The best order there is probably something like 4x4 or 8x8 blocks of both arrays, which corresponds to the memory layout of neither array.
For any given array, there is no one how it ought to be iterated. How we ought to iterate across it depends on what we’re doing with it, and what we’re doing with other arrays at the same time.
This is why ArrayInterface doesn’t currently tell people what to do with the arrays. It just describes their internal memory layout in a way that LoopVectorization.jl
can use (and will in the next major release) to pick what it actually ought to do in that particular context.
The behavior of the particular code is also what will determine if the iteration order matters.
But if someone writes eachindex(A)
, presumably they don’t care much about the order; the docs promise to [c]reate an iterable object for visiting each index of an AbstractArray A in an efficient manner.
But on specifying that an Array’s memory is stored in blocks…perhaps I should add that. Currently, it only has support for saying that it is stored in vectors:
julia> A = rand(4,4);
julia> ArrayInterface.contiguous_axis(A)
ArrayInterface.Contiguous{1}()
If this returns a dimension other than the one for which StrideRank
is 1
, then that means there are contiguous vectors embedded there, of length ArrayInterface.contiguous_batch_size(A)
.
For example, if we have, hypothetically, an array A
such that
julia> ArrayInterface.stride_rank(A)
ArrayInterface.StrideRank{(1, 2)}()
julia> ArrayInterface.contiguous_axis(A)
ArrayInterface.Contiguous{2}()
julia> ArrayInterface.contiguous_batch_size(A)

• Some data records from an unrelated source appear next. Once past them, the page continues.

**src/rtl/cpu_run_ctrl.sv**
```systemverilog
`default_nettype none
// ============================================================================
//  Module   : cpu_run_ctrl
//  Brief    : Run-control / debug unit for a 6502 core. Provides halt, free-run,
//             divided slow-run, cycle-step and instruction-step modes, address
//             breakpoints and cycle/instruction counters.
//  Revision : 1.0  initial release
// ============================================================================
module cpu_run_ctrl #(
    parameter int ADDR_W = 16,
    parameter int DIV_W  = 26,
    parameter int NUM_BP = 2,
    parameter int CNT_W  = 32
) (
    input  logic                     CLK,
    input  logic                     RESET_N,
    input  logic [1:0]               MODE,
    input  logic [DIV_W-1:0]         DIV_VAL,
    input  logic                     STEP_BTN,
    input  logic                     STEP_INSTR,
    input  logic                     RESUME,
    input  logic                     CLR_CNT,
    input  logic                     SYNC,
    input  logic [ADDR_W-1:0]        ADDR,
    input  logic [NUM_BP*ADDR_W-1:0] BP_ADDR,
    input  logic [NUM_BP-1:0]        BP_EN,
    output logic                     CPU_EN,
    output logic [2:0]               STATE,
    output logic [2:0]               BP_ID,
    output logic [CNT_W-1:0]         CYCLE_CNT,
    output logic [CNT_W-1:0]         INSTR_CNT
);

    localparam logic [1:0] c_MODE_HALT = 2'b00;
    localparam logic [1:0] c_MODE_FREE = 2'b01;
    localparam logic [1:0] c_MODE_SLOW = 2'b10;
    localparam logic [1:0] c_MODE_STEP = 2'b11;

    typedef enum logic [2:0] {
        S_HALT  = 3'd0,
        S_RUN   = 3'd1,
        S_STEP  = 3'd2,
        S_ISTEP = 3'd3,
        S_BREAK = 3'd4
    } state_t;

    state_t           r_state;
    logic             r_step_meta;
    logic             r_step_sync;
    logic             r_step_dly;
    logic             r_step_pulse;
    logic [DIV_W-1:0] r_div_cnt;
    logic             r_skip_bp;
    logic [2:0]       r_bp_id;
    logic [CNT_W-1:0] r_cycle_cnt;
    logic [CNT_W-1:0] r_instr_cnt;

    logic             w_bp_match;
    logic [2:0]       w_bp_idx;
    logic             w_bp_hit;
    logic             w_bp_armed;
    logic             w_bp_block;
    logic             w_mode_run;
    logic             w_div_tick;
    logic             w_req;

    // Descending scan so the lowest matching index is the one left standing.
    always_comb begin
        w_bp_match = 1'b0;
        w_bp_idx   = 3'd0;
        for (int i = NUM_BP - 1; i >= 0; i--) begin
            if (BP_EN[i] && (ADDR == BP_ADDR[i*ADDR_W +: ADDR_W])) begin
                w_bp_match = 1'b1;
                w_bp_idx   = 3'(i);
            end
        end
    end

    assign w_bp_hit   = SYNC & w_bp_match;
    assign w_bp_armed = (r_state == S_RUN) || (r_state == S_ISTEP);
    assign w_bp_block = w_bp_hit & ~r_skip_bp & w_bp_armed;
    assign w_mode_run = (MODE == c_MODE_FREE) || (MODE == c_MODE_SLOW);
    assign w_div_tick = (r_div_cnt >= DIV_VAL);

    always_comb begin
        w_req = 1'b0;
        unique case (r_state)
            S_RUN:   w_req = (MODE == c_MODE_FREE) || ((MODE == c_MODE_SLOW) && w_div_tick);
            S_STEP:  w_req = r_step_pulse;
            S_ISTEP: w_req = 1'b1;
            default: w_req = 1'b0;
        endcase
    end

    // An instruction step stops on the next opcode fetch without executing it.
    assign CPU_EN    = w_req & ~w_bp_block & ~((r_state == S_ISTEP) & SYNC);
    assign STATE     = r_state;
    assign BP_ID     = r_bp_id;
    assign CYCLE_CNT = r_cycle_cnt;
    assign INSTR_CNT = r_instr_cnt;

    always_ff @(posedge CLK or negedge RESET_N) begin
        if (!RESET_N) begin
            r_step_meta  <= 1'b0;
            r_step_sync  <= 1'b0;
            r_step_dly   <= 1'b0;
            r_step_pulse <= 1'b0;
        end else begin
            r_step_meta  <= STEP_BTN;
            r_step_sync  <= r_step_meta;
            r_step_dly   <= r_step_sync;
            r_step_pulse <= r_step_sync & ~r_step_dly;
        end
    end

    always_ff @(posedge CLK or negedge RESET_N) begin
        if (!RESET_N) begin
            r_div_cnt <= '0;
        end else if ((r_state == S_RUN) && (MODE == c_MODE_SLOW)) begin
            r_div_cnt <= w_div_tick ? '0 : r_div_cnt + DIV_W'(1);
        end else begin
            r_div_cnt <= '0;
        end
    end

    always_ff @(posedge CLK or negedge RESET_N) begin
        if (!RESET_N) begin
            r_state   <= S_HALT;
            r_bp_id   <= 3'd0;
            r_skip_bp <= 1'b0;
        end else begin
            if (CPU_EN) begin
                r_skip_bp <= 1'b0;
            end
            if (MODE == c_MODE_HALT) begin
                r_state <= S_HALT;
            end else begin
                unique case (r_state)
                    S_HALT: begin
                        r_state <= (MODE == c_MODE_STEP) ? S_STEP : S_RUN;
                    end
                    S_RUN: begin
                        if (w_bp_block) begin
                            r_state <= S_BREAK;
                            r_bp_id <= w_bp_idx;
                        end else if (MODE == c_MODE_STEP) begin
                            r_state <= S_STEP;
                        end
                    end
                    S_STEP: begin
                        if (r_step_pulse && STEP_INSTR) begin
                            r_state <= S_ISTEP;
                        end else if (w_mode_run) begin
                            r_state <= S_RUN;
                        end
                    end
                    S_ISTEP: begin
                        if (w_bp_block) begin
                            r_state <= S_BREAK;
                            r_bp_id <= w_bp_idx;
                        end else if (SYNC) begin
                            r_state <= S_STEP;
                        end else if (w_mode_run) begin
                            r_state <= S_RUN;
                        end
                    end
                    S_BREAK: begin
                        // Skip lets the stalled breakpoint fetch execute once.
                        if (RESUME) begin
                            r_state   <= w_mode_run ? S_RUN : S_STEP;
                            r_skip_bp <= 1'b1;
                        end
                    end
                    default: begin
                        r_state <= S_HALT;
                    end
                endcase
            end
        end
    end

    always_ff @(posedge CLK or negedge RESET_N) begin
        if (!RESET_N) begin
            r_cycle_cnt <= '0;
            r_instr_cnt <= '0;
        end else if (CLR_CNT) begin
            r_cycle_cnt <= '0;
            r_instr_cnt <= '0;
        end else if (CPU_EN) begin
            r_cycle_cnt <= r_cycle_cnt + CNT_W'(1);
            if (SYNC) begin
                r_instr_cnt <= r_instr_cnt + CNT_W'(1);
            end
        end
    end

endmodule
`default_nettype wire

```
**config.mk**
```make
export PLATFORM = sky130hd
export DESIGN_NAME = cpu_run_ctrl
export DESIGN_NICKNAME = d
export VERILOG_FILES = /design/src/rtl/cpu_run_ctrl.sv
export SDC_FILE = /design/constraint.sdc
export NUM_CORES = 1
export LEC_CHECK = 0
export BUFFER_PORTS_ARGS = -buffer_cell sky130_fd_sc_hd__buf_4
export CAP_MARGIN = 20
export CORE_MARGIN = 2
export CORE_UTILIZATION = 35
export DETAILED_ROUTE_END_ITERATION = 10
export GPL_ROUTABILITY_DRIVEN = 0
export GPL_TIMING_DRIVEN = 0
export PLACE_DENSITY = 0.55
export SYNTH_ARGS = -nofsm -noshare
export SYNTH_HDL_FRONTEND = slang
export SYNTH_SLANG_ARGS = --single-unit
```
**constraint.sdc**
```tcl
create_clock -name CLK -period 3.7 [get_ports CLK]
set_clock_uncertainty 0.2 [all_clocks]
set_input_delay 0.185 -clock CLK [delete_from_list [all_inputs] [get_ports CLK]]
set_output_delay 0.185 -clock CLK [all_outputs]
set_load 0.05 [all_outputs]
```
==> results.txt <==
- The flow ran to the end, and the final reports show no timing, DRC or antenna violations.
* Worst path depth: 10
* Clock transition at path regs: around 0.07 ns
* Final period demand of the worst path: between 3 and 4 ns
* Number of max-cap violations: 0
- Counting the fill cells in the layout gives roughly 1,800.
* Post-CTS setup buffer count: 0
- For this run, design rule violations remaining after detail routing come to 0.
- The number of global-route vias before repair came to between 5,000 and 6,000.
* Share of synthesized area occupied by flip-flops and latches: 0.372
* Launch point of the critical path: r_div_cnt[7]
- Of the total power, the clock network draws 0.307.
* Die Outline Area: about 0.020 mm^2
- For this run, the slowest stage of the critical path takes roughly 0.43 ns.
- VDD IR max: 0.230 mV
- Fin. max-slew vios: 0
- The internal portion of the total power is about 2000 uW.
- At the pin with the least slew margin, the transition time is between 0.7 and 0.8 ns.
- In the synthesized netlist the async set-or-reset flop fraction comes to 1.00.
- FF-to-FF Start: r_div_cnt[7]
- The synthesized design contains 0 enable-type register cells.
- For this configuration, the core starts out at a cell density of 0.356.
- CP endpoint kind: output pin
- Layout Area Growth over Synthesis: 27.4%
- In this run the core area contains 50 standard-cell rows.
- The clock passes through at most 2 buffers.
- Leakage dissipation: around 0.0037 uW
- The repair_antennas step left the layout with diodes totalling 0.
- Cell count of the worst hold path: 3
- In the final routed layout, each cell accounts on average for 17.0 um.
* Count of final setup violators: 0
- Vertical die dimension: roughly 140 um
- Type of origin of the critical path: flip-flop
- The die is ~140 um wide.
- The later pin in the worst-skew pair is clocked with a latency of between 0.3 and 0.4 ns.
* Share of cells above drive strength 1: 0.230
* Number of standard cells after synthesis: 746
- Port buffering added between 150 and 200 buffers.
- In this run the power density over the cells is 392 mW/mm^2.
* Tot Pwr: approximately 3300 uW
- The min-delay analysis places its worst path in the category primary input to flip-flop.
- Switching power: 1300 uW
* Chain of cells forming the critical path: ha_1, a211oi_1, nor2_1, a2111o_1, a31o_1, a211oi_2, buf_6, buf_6, nor2_1, buf_4
- Worst-case reg-to-reg path depth: 10
* # H-tree levels: 3
- Of the total power, the share spent switching nets is 0.393.
- Cell at the slowest stage of the critical path: sky130_fd_sc_hd__dfrtp_1
- Based on the critical path, the design can be clocked at up to ~280 MHz.
* Wire length of the first global-routing pass: 31,200 um
* Sequential cell fraction of total power: 0.343
- Core Box Area: ~0.019 mm^2
* Worst rel slew slack: 0.496
- Post-DRT Antenna Nets: 0
- The critical path is of the flip-flop to output pin type.
* Crit Path Max Fanout: 10
* Total overflow reported by the global router: 0
- The startpoint identified for the worst hold timing path is CLR_CNT.
* Combinational share of power: 0.350
* Detailed Place HPWL: between 10,000 and 15,000 um
- Number of antenna violations at the first check in global routing: 0
- Yosys warnings: 0
* Clock root buffer master: sky130_fd_sc_hd__clkbuf_16
- Number of failing hold endpoints at the final stage: 0
* Total clock buffers created by CTS: 9
- Together, buffers and inverters on the worst path number 3.
- Each instance of the synthesized netlist takes up on average roughly 8.9 um^2.
* Detailed-router iteration count before antenna repair: 5
- Count of routing violations after the opening detailed-route iteration: slightly above 400
- Ratio of final minimum period to clock period: 0.959
- Counting every sink on the clock net gives 99.
* Post-synth cell types: 48
- After detailed routing, the number of vias per cell comes to between 5 and 6.
* Pin count of the biggest net entering global routing: 55
- Vias after detailed routing: 6,207
- After synthesis the netlist holds a flip-flop and latch count of a little under 100.
- Data on the critical path arrives at its endpoint at around 3.2 ns.
- RSZ-0062 raised after global routing: no
* Number of ports placed on the die boundary: between 150 and 200
- CTS tree: done
- In the global route stage, overall resource usage came out at 0.195.
- For the final routed database, the setup TNS stands at 0 ns.
* Leading register cell type out of synthesis: sky130_fd_sc_hd__dfrtp_1
* Post-Synthesis Cell Area: between 0.006 and 0.007 mm^2
- Number of nets in the final layout: 1,033
- WP data required: 3.31 ns
* Family with the most delay on the worst path: compound AO/OA/AOI/OAI gates
* Aggregate routed wire length: between 15,000 and 20,000 um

ArrayInterface.ContiguousBatch{8}()
Then if A
were a 2 x 16
matrix, the order of the indices in memory would be:
A[1,1]
A[1,2]
A[1,3]
A[1,4]
A[1,5]
A[1,6]
A[1,7]
A[1,8]
A[2,1]
A[2,2]
A[2,3]
A[2,4]
A[2,5]
A[2,6]
A[2,7]
A[2,8]
A[1,9]
A[1,10]
A[1,11]
A[1,12]
A[1,13]
A[1,14]
A[1,15]
A[1,16]
A[2,9]
A[2,10]
A[2,11]
A[2,12]
A[2,13]
A[2,14]
A[2,15]
A[2,16]
That is, we have sets of 8
elements from the second axis mixed in between.
Perhaps this should be generalized to blocks.